• Your assignment:
Look through the data that follows and copy each line with the string "repair".

• Stored data:
◆ ◆ ◆ ◆

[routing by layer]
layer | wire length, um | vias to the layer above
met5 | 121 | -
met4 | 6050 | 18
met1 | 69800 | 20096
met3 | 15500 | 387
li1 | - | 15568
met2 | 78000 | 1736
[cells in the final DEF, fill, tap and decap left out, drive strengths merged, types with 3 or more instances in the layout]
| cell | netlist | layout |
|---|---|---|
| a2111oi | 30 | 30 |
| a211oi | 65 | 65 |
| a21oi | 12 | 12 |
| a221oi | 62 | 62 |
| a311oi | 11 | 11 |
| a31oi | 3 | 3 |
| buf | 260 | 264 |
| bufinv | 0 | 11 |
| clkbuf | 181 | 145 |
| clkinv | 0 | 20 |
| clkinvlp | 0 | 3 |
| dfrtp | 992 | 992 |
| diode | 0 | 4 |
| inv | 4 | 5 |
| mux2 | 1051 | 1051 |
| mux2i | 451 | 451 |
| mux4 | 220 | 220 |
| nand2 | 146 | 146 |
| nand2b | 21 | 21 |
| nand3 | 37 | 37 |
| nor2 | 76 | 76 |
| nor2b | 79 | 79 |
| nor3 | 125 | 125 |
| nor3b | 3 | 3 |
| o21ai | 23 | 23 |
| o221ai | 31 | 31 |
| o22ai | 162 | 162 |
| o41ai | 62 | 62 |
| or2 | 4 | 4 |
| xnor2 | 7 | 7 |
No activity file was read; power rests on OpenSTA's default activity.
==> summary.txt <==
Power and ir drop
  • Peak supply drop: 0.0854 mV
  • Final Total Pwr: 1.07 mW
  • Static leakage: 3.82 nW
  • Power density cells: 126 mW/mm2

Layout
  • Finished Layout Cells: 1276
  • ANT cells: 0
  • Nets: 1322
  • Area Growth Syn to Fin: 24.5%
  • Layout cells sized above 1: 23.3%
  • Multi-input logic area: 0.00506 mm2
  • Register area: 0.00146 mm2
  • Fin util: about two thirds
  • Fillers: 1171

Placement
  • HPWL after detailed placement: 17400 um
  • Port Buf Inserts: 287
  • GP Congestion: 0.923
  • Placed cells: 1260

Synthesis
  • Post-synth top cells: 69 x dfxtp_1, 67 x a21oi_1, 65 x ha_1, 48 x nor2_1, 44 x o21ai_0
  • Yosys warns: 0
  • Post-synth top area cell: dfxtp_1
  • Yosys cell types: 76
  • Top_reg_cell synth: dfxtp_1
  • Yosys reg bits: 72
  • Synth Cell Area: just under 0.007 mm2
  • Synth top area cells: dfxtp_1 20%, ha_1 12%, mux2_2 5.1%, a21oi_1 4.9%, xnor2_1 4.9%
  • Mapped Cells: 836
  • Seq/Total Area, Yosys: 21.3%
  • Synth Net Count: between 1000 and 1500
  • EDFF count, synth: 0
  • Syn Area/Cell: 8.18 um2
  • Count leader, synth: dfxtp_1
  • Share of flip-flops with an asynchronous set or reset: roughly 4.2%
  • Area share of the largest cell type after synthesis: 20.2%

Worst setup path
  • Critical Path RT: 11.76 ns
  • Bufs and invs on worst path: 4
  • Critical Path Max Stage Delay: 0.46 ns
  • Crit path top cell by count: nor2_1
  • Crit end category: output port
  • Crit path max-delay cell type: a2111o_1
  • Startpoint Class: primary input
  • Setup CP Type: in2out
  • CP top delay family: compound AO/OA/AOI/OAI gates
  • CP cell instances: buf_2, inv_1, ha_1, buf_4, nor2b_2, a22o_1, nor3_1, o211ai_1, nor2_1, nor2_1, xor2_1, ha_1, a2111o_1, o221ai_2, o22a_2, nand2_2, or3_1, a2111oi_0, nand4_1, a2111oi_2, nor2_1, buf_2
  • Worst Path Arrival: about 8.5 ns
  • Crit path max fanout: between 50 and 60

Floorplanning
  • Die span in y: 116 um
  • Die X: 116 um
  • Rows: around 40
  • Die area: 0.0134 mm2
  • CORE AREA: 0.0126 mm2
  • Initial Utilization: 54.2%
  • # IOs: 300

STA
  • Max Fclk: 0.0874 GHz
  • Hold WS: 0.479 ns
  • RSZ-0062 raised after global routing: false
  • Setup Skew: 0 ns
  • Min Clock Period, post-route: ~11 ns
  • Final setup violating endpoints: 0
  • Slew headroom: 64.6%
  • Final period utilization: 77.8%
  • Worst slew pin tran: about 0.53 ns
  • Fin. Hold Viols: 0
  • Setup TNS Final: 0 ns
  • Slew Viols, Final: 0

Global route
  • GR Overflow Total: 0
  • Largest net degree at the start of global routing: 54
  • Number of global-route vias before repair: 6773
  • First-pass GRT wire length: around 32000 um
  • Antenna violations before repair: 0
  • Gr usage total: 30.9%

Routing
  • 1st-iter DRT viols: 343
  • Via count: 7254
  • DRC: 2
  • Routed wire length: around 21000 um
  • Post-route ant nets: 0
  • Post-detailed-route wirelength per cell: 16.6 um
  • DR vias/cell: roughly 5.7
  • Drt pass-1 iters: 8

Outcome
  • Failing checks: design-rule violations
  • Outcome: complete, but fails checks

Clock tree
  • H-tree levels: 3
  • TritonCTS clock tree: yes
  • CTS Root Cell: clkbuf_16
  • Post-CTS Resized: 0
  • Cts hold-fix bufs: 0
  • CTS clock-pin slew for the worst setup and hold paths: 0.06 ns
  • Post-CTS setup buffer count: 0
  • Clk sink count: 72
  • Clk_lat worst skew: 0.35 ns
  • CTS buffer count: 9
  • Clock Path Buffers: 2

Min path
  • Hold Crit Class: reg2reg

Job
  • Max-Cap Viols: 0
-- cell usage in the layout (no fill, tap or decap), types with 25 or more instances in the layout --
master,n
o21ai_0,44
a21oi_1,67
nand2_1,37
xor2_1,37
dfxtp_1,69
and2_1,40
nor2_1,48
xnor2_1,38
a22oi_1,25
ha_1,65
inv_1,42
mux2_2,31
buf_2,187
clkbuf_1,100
===== src/rtl/rv_isa_pkg.sv =====
`default_nettype none

package rv_isa_pkg;

    localparam int xlen       = 32;
    localparam int reg_addr_w = 5;

    // major opcodes of the supported subset
    localparam logic [6:0] op_r_type = 7'b0110011;
    localparam logic [6:0] op_i_type = 7'b0010011;
    localparam logic [6:0] op_b_type = 7'b1100011;
    localparam logic [6:0] op_jal    = 7'b1101111;
    localparam logic [6:0] op_lui    = 7'b0110111;
    localparam logic [6:0] op_system = 7'b1110011;

    localparam logic [2:0] funct3_add_sub = 3'b000;
    localparam logic [2:0] funct3_addi    = 3'b000;
    localparam logic [2:0] funct3_bne     = 3'b001;

    localparam logic [6:0] funct7_add = 7'b0000000;
    localparam logic [6:0] funct7_sub = 7'b0100000;

    typedef struct packed {
        logic [6:0]            funct7;
        logic [reg_addr_w-1:0] rs2;
        logic [reg_addr_w-1:0] rs1;
        logic [2:0]            funct3;
        logic [reg_addr_w-1:0] rd;
        logic [6:0]            opcode;
    } inst_r_t;

    typedef struct packed {
        logic [11:0]           imm_11_0;
        logic [reg_addr_w-1:0] rs1;
        logic [2:0]            funct3;
        logic [reg_addr_w-1:0] rd;
        logic [6:0]            opcode;
    } inst_i_t;

    typedef struct packed {
        logic                  imm_12;
        logic [5:0]            imm_10_5;
        logic [reg_addr_w-1:0] rs2;
        logic [reg_addr_w-1:0] rs1;
        logic [2:0]            funct3;
        logic [3:0]            imm_4_1;
        logic                  imm_11;
        logic [6:0]            opcode;
    } inst_b_t;

    typedef struct packed {
        logic                  imm_20;
        logic [9:0]            imm_10_1;
        logic                  imm_11;
        logic [7:0]            imm_19_12;
        logic [reg_addr_w-1:0] rd;
        logic [6:0]            opcode;
    } inst_j_t;

    typedef struct packed {
        logic [19:0]           imm_31_12;
        logic [reg_addr_w-1:0] rd;
        logic [6:0]            opcode;
    } inst_u_t;

    // one instruction word, five views
    typedef union packed {
        inst_r_t r;
        inst_i_t i;
        inst_b_t b;
        inst_j_t j;
        inst_u_t u;
    } inst_u;

endpackage

`default_nettype wire


===== src/rtl/rv_pipe_pkg.sv =====
`default_nettype none

package rv_pipe_pkg;

    import rv_isa_pkg::*;

    localparam int imem_depth  = 64;
    localparam int imem_addr_w = 6;

    typedef enum logic {
        alu_add,
        alu_sub
    } alu_op_e;

    typedef enum logic [1:0] {
        src_reg,
        src_imm,
        src_four_pc
    } alu_src_e;

    typedef enum logic [1:0] {
        imm_i,
        imm_b,
        imm_j,
        imm_u
    } imm_op_e;

    typedef struct packed {
        logic                  branch;
        logic                  jump;
        logic                  reg_wen;
        logic [reg_addr_w-1:0] reg_waddr;
        logic [reg_addr_w-1:0] reg1_raddr;
        logic [reg_addr_w-1:0] reg2_raddr;
        imm_op_e               imm_op;
        alu_op_e               alu_op;
        alu_src_e              alu_src;
        logic                  ebreak;
        logic                  illegal;
    } ctrl_t;

    // fetch/decode register
    typedef struct packed {
        logic            valid;
        logic [xlen-1:0] pc;
        inst_u           inst;
    } fd_t;

    // decode/execute register
    typedef struct packed {
        logic            valid;
        logic [xlen-1:0] pc;
        ctrl_t           ctrl;
        logic [xlen-1:0] rs1_val;
        logic [xlen-1:0] rs2_val;
        logic [xlen-1:0] imm;
    } de_t;

    typedef struct packed {
        logic [xlen-1:0]       pc;
        logic [reg_addr_w-1:0] rd;
        logic [xlen-1:0]       wdata;
    } retire_t;

endpackage

`default_nettype wire


===== src/rtl/ctrl.sv =====
`default_nettype none

module ctrl (
    input  rv_isa_pkg::inst_u   inst,
    output rv_pipe_pkg::ctrl_t  ctrl
);

    import rv_isa_pkg::*;
    import rv_pipe_pkg::*;

    logic bad;

    always_comb begin
        ctrl = '0;
        bad  = 1'b0;
        case (inst.r.opcode)
            op_r_type: begin
                ctrl.reg_wen    = 1'b1;
                ctrl.reg_waddr  = inst.r.rd;
                ctrl.reg1_raddr = inst.r.rs1;
                ctrl.reg2_raddr = inst.r.rs2;
                ctrl.alu_src    = src_reg;
                if (inst.r.funct3 != funct3_add_sub) begin
                    bad = 1'b1;
                end else if (inst.r.funct7 == funct7_add) begin
                    ctrl.alu_op = alu_add;
                end else if (inst.r.funct7 == funct7_sub) begin
                    ctrl.alu_op = alu_sub;
                end else begin
                    bad = 1'b1;
                end
            end
            op_i_type: begin
                ctrl.reg_wen    = 1'b1;
                ctrl.reg_waddr  = inst.i.rd;
                ctrl.reg1_raddr = inst.i.rs1;
                ctrl.imm_op     = imm_i;
                ctrl.alu_op     = alu_add;
                ctrl.alu_src    = src_imm;
                if (inst.i.funct3 != funct3_addi) begin
                    bad = 1'b1; // only addi
                end
            end
            op_b_type: begin
                ctrl.reg1_raddr = inst.b.rs1;
                ctrl.reg2_raddr = inst.b.rs2;
                ctrl.imm_op     = imm_b;
                ctrl.alu_op     = alu_sub; // nonzero diff means taken
                ctrl.alu_src    = src_reg;
                if (inst.b.funct3 == funct3_bne) begin
                    ctrl.branch = 1'b1;
                end else begin
                    bad = 1'b1;
                end
            end
            op_jal: begin
                ctrl.jump      = 1'b1;
                ctrl.reg_wen   = 1'b1;
                ctrl.reg_waddr = inst.j.rd;
                ctrl.imm_op    = imm_j;
                ctrl.alu_op    = alu_add;
                ctrl.alu_src   = src_four_pc; // link value
            end
            op_lui: begin
                ctrl.reg_wen    = 1'b1;
                ctrl.reg_waddr  = inst.u.rd;
                ctrl.reg1_raddr = '0; // x0 + imm
                ctrl.imm_op     = imm_u;
                ctrl.alu_op     = alu_add;
                ctrl.alu_src    = src_imm;
            end
            op_system: begin
                ctrl.ebreak = 1'b1;
            end
            default: begin
                bad = 1'b1;
            end
        endcase

        // An unknown word must not write or branch, only flag itself.
        if (bad) begin
            ctrl         = '0;
            ctrl.illegal = 1'b1;
        end
    end

endmodule

`default_nettype wire


===== src/rtl/decode_stage.sv =====
`default_nettype none

module decode_stage (
    input  logic                              clk,
    input  logic                              arst_n,
    input  rv_pipe_pkg::fd_t                  fd,
    input  logic                              stop,
    input  logic                              squash,
    output logic [rv_isa_pkg::reg_addr_w-1:0] raddr1,
    output logic [rv_isa_pkg::reg_addr_w-1:0] raddr2,
    input  logic [rv_isa_pkg::xlen-1:0]       rdata1,
    input  logic [rv_isa_pkg::xlen-1:0]       rdata2,
    output rv_pipe_pkg::de_t                  de
);

    import rv_isa_pkg::*;
    import rv_pipe_pkg::*;

    ctrl_t           dec_ctrl;
    logic [xlen-1:0] imm;
    logic            de_valid;
    logic [xlen-1:0] de_pc;
    ctrl_t           de_ctrl;
    logic [xlen-1:0] de_rs1;
    logic [xlen-1:0] de_rs2;
    logic [xlen-1:0] de_imm;

    ctrl u_ctrl (
        .inst (fd.inst),
        .ctrl (dec_ctrl)
    );

    assign raddr1 = dec_ctrl.reg1_raddr;
    assign raddr2 = dec_ctrl.reg2_raddr;

    always_comb begin
        case (dec_ctrl.imm_op)
            imm_i: imm = {{20{fd.inst.i.imm_11_0[11]}}, fd.inst.i.imm_11_0};
            imm_b: imm = {{19{fd.inst.b.imm_12}}, fd.inst.b.imm_12, fd.inst.b.imm_11,
                          fd.inst.b.imm_10_5, fd.inst.b.imm_4_1, 1'b0};
            imm_j: imm = {{11{fd.inst.j.imm_20}}, fd.inst.j.imm_20, fd.inst.j.imm_19_12,
                          fd.inst.j.imm_11, fd.inst.j.imm_10_1, 1'b0};
            default: imm = {fd.inst.u.imm_31_12, 12'b0}; // imm_u
        endcase
    end

    always_ff @(posedge clk or negedge arst_n) begin
        if (!arst_n) begin
            de_valid <= 1'b0;
        end else begin
            de_valid <= fd.valid && !squash && !stop;
        end
    end

    always_ff @(posedge clk) begin
        de_pc   <= fd.pc;
        de_ctrl <= dec_ctrl;
        de_rs1  <= rdata1;
        de_rs2  <= rdata2;
        de_imm  <= imm;
    end

    assign de = '{valid: de_valid, pc: de_pc, ctrl: de_ctrl,
                  rs1_val: de_rs1, rs2_val: de_rs2, imm: de_imm};

endmodule

`default_nettype wire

◆ ◆ ◆ ◆

• Response to the exercise:
  • Number of global-route vias before repair: 6773
  • Antenna violations before repair: 0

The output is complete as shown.